Nov. 21, 2013 -- Shiite fighters run to cover during clashes between the Sunni-dominated Free Syrian Army and Syrian soldiers loyal to Syria's President Bashar Assad, supported by Iraqi and Lebanese Shiite fighters, in the town of Hejeira, which Syrian troops captured, in the countryside of Damascus, Syria.


Gen. Salim Idriss, the Syrian officer who defected and now leads the U.S.-backed effort to streamline rebel forces in the fight against President Bashar Assad's regime, is seeing his authority evaporate as his men are outgunned by militant Islamist rivals.

Idriss heads the Supreme Military Council, or SMC, ostensibly the umbrella group for the various militias fighting under the catchall term "Free Syrian Army." In fact, no such cohesive force ever existed and Idriss's efforts to create one now appear doomed as a result of battlefield developments and the general's own controversial remarks in an interview this week.

In a column Monday, The Washington Post's David Ignatius describes a telephone interview with Idriss:

Idriss didn't demand as a precondition that President Bashar Assad resign before negotiations begin.

Instead, he said, Assad's departure should come "at the end of negotiations." This position was echoed by Monzer Akbik, a spokesman for the Syrian opposition council, the moderate rebels' political arm.

Idriss stressed the threat posed by the al-Qaeda affiliate known as the "Islamic State of Iraq and Syria," or ISIS. He said the group was "very dangerous for the future of Syria" and that after Assad's departure, the Free Syrian Army would be ready to join the regular Syrian army in fighting them.

Rania Abouzeid, an acclaimed freelance journalist whose dispatches from Syria are closely followed by observers of the conflict, said at an appearance this week in DC that Idriss's jihadist rivals already have seized on his remarks as evidence that the so-called Free Syrian Army lacks the will and strength to see the fight to the finish.

Hardline Islamist rebels reject the diplomatic track in Geneva as selling out the cause because it requires negotiation with regime delegates. And it's unpopular, to say the least, for Idriss to suggest that he'd offer fighters to serve alongside the regime's forces, which are now battering rebel positions in several areas.
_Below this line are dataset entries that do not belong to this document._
### config.mk
export PLATFORM = sky130hd
export DESIGN_NAME = hvn_sqrt
export DESIGN_NICKNAME = d
export VERILOG_FILES = /design/src/assert_macros.svh /design/src/hvn_pkg.sv /design/src/hvn_sqrt.sv
export SDC_FILE = /design/constraint.sdc
export NUM_CORES = 2
export LEC_CHECK = 0
export BUFFER_PORTS_ARGS = -buffer_cell sky130_fd_sc_hd__buf_2
export CAP_MARGIN = 20
export CORE_MARGIN = 3
export CORE_UTILIZATION = 55
export DETAILED_ROUTE_END_ITERATION = 8
export PLACE_DENSITY = 0.8
export SLEW_MARGIN = 20
export SYNTH_ARGS = -nofsm -noshare
export SYNTH_HDL_FRONTEND = slang
export SYNTH_SLANG_ARGS = --single-unit
### constraint.sdc
create_clock -name clk -period 3.41 [get_ports clk]
set_input_delay 0.1705 -clock clk [delete_from_list [all_inputs] [get_ports clk]]
set_output_delay 0.1705 -clock clk [all_outputs]
set_load 0.05 [all_outputs]
### src/assert_macros.svh
// Concurrent assertion macros used by the top-level RTL file.
`ifndef ASSERT_MACROS_SVH
`define ASSERT_MACROS_SVH
`ifndef SYNTHESIS
// Expression must hold at every clock edge out of reset.
`define ASSERT_ALWAYS(lbl, clk, rst_n, expr, msg) \
  lbl: assert property (@(posedge clk) disable iff (!rst_n) (expr)) else $error(msg);
// Antecedent implies consequent in the same cycle.
`define ASSERT_IMPLY(lbl, clk, rst_n, ante, cons, msg) \
  lbl: assert property (@(posedge clk) disable iff (!rst_n) (ante) |-> (cons)) else $error(msg);
`else
`define ASSERT_ALWAYS(lbl, clk, rst_n, expr, msg)
`define ASSERT_IMPLY(lbl, clk, rst_n, ante, cons, msg)
`endif
`endif

### src/hvn_pkg.sv
// Shared types and constants of the heightmap vertex normal pipeline.
package hvn_pkg;

  // Gradient divider: num = 2|diff|*256 + |span|, den = 2|span|
  localparam int GNUM_W  = 26;
  localparam int GDEN_W  = 17;
  localparam int GRAD_QW = 16;
  localparam int GNUM_SH = 9;

  // Square root of S * 2^30, S is Q16.16 and below 2^32
  localparam int SQ_W    = 32;
  localparam int ROOT_W  = 31;

  // Normal dividers: num = 2|g|*2^29 + r or 2*2^37 + r, den = 2r
  localparam int NNUM_W  = 47;
  localparam int NDEN_W  = 32;
  localparam int NQ_W    = 15;
  localparam int NX_SH   = 30;
  localparam int NY_SH   = 38;

  localparam logic [15:0]     GRAD_POS_LIM = 16'h7FFF;
  localparam logic [15:0]     GRAD_NEG_LIM = 16'h8000;
  localparam logic [SQ_W-1:0] ONE_Q16      = 32'h0001_0000;
  localparam logic [NQ_W-1:0] UNIT_Q14     = 15'd16384;

  typedef struct packed {
    logic neg;
    logic zero;
  } grad_side_t;

  typedef struct packed {
    logic signed [15:0] dx;
    logic signed [15:0] dz;
    logic               sat;
  } norm_side_t;

endpackage

### src/hvn_sqrt.sv
// Pipelined digit-by-digit square root of S * 2^30, one root bit per stage.
module hvn_sqrt #(
  parameter int SW = 33
) (
  input  logic                      clk,
  input  logic                      rst_n,
  input  logic                      en,
  input  logic                      in_vld,
  input  logic [hvn_pkg::SQ_W-1:0]  rad,
  input  logic [SW-1:0]             side,
  output logic                      out_vld,
  output logic [hvn_pkg::ROOT_W-1:0] root,
  output logic [SW-1:0]             side_o
);
  localparam int N  = hvn_pkg::ROOT_W;
  localparam int RW = hvn_pkg::ROOT_W + 3;
  localparam int QW = hvn_pkg::SQ_W;

  logic [RW-1:0] rem_r  [N];
  logic [N-1:0]  root_r [N];
  logic [QW-1:0] s_r    [N];
  logic [SW-1:0] side_r [N];
  logic [N-1:0]  vld_r;

  logic [RW-1:0] rem_p  [N];
  logic [N-1:0]  root_p [N];
  logic [QW-1:0] s_p    [N];
  logic [SW-1:0] side_p [N];
  logic [N-1:0]  vld_p;
  logic [RW-1:0] trial  [N];
  logic [RW-1:0] sub    [N];
  logic [N-1:0]  ge;
  logic [RW-1:0] rem_nxt  [N];
  logic [N-1:0]  root_nxt [N];
  logic [QW-1:0] s_nxt    [N];

  // bring down two radicand bits per stage; the low 30 bits are zero
  always_comb begin
    rem_p[0]  = '0;
    root_p[0] = '0;
    s_p[0]    = rad;
    side_p[0] = side;
    vld_p[0]  = in_vld;
    for (int i = 1; i < N; i++) begin
      rem_p[i]  = rem_r[i-1];
      root_p[i] = root_r[i-1];
      s_p[i]    = s_r[i-1];
      side_p[i] = side_r[i-1];
      vld_p[i]  = vld_r[i-1];
    end
    for (int i = 0; i < N; i++) begin
      trial[i]    = {rem_p[i][RW-3:0], s_p[i][QW-1:QW-2]};
      sub[i]      = RW'({root_p[i], 2'b01});
      ge[i]       = trial[i] >= sub[i];
      rem_nxt[i]  = ge[i] ? trial[i] - sub[i] : trial[i];
      root_nxt[i] = {root_p[i][N-2:0], ge[i]};
      s_nxt[i]    = s_p[i] << 2;
    end
  end

  always_ff @(posedge clk) begin
    if (!rst_n) begin
      vld_r <= '0;
    end else if (en) begin
      vld_r <= vld_p;
    end
  end

  always_ff @(posedge clk) begin
    if (en) begin
      for (int i = 0; i < N; i++) begin
        rem_r[i]  <= rem_nxt[i];
        root_r[i] <= root_nxt[i];
        s_r[i]    <= s_nxt[i];
        side_r[i] <= side_p[i];
      end
    end
  end

  assign out_vld = vld_r[N-1];
  assign root    = root_r[N-1];
  assign side_o  = side_r[N-1];

endmodule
And the remarks follow other recent setbacks, most notably the mass exodus of SMC-allied fighters to a new Islamist rebel bloc that rejects such U.S.-backed groups as Idriss's rebel coalition or its civilian counterpart, the Syrian Opposition Coalition.

The takeaway: Idriss simply has no authority over the disparate rebel factions, is outperformed by the militant Islamist forces, and hasn't received promised equipment from Western allies. His rapid descent leaves the United States with no reliable partner, whether civilian or military, in the Syrian conflict.

The State Department doesn't seem deterred, however. Officials are still planning for the Geneva 2 peace summit next month and are courting Idriss's support for the process. Here's an exchange from Monday's State Department briefing with spokeswoman Jen Psaki:

QUESTION: Finally, yesterday there was a report in the Telegraph, The London Telegraph, that says basically the Free Syrian Army now is becoming a group of warlords and accumulating money and gangs and so on and have no interest, really, in reaching a settlement. Is that your assessment, or are you still working very closely with General Idris?

MS. PSAKI: We are still working very closely with General Idris, we’re still working towards a Geneva conference in January, and we still believe there’s no military solution, as you know.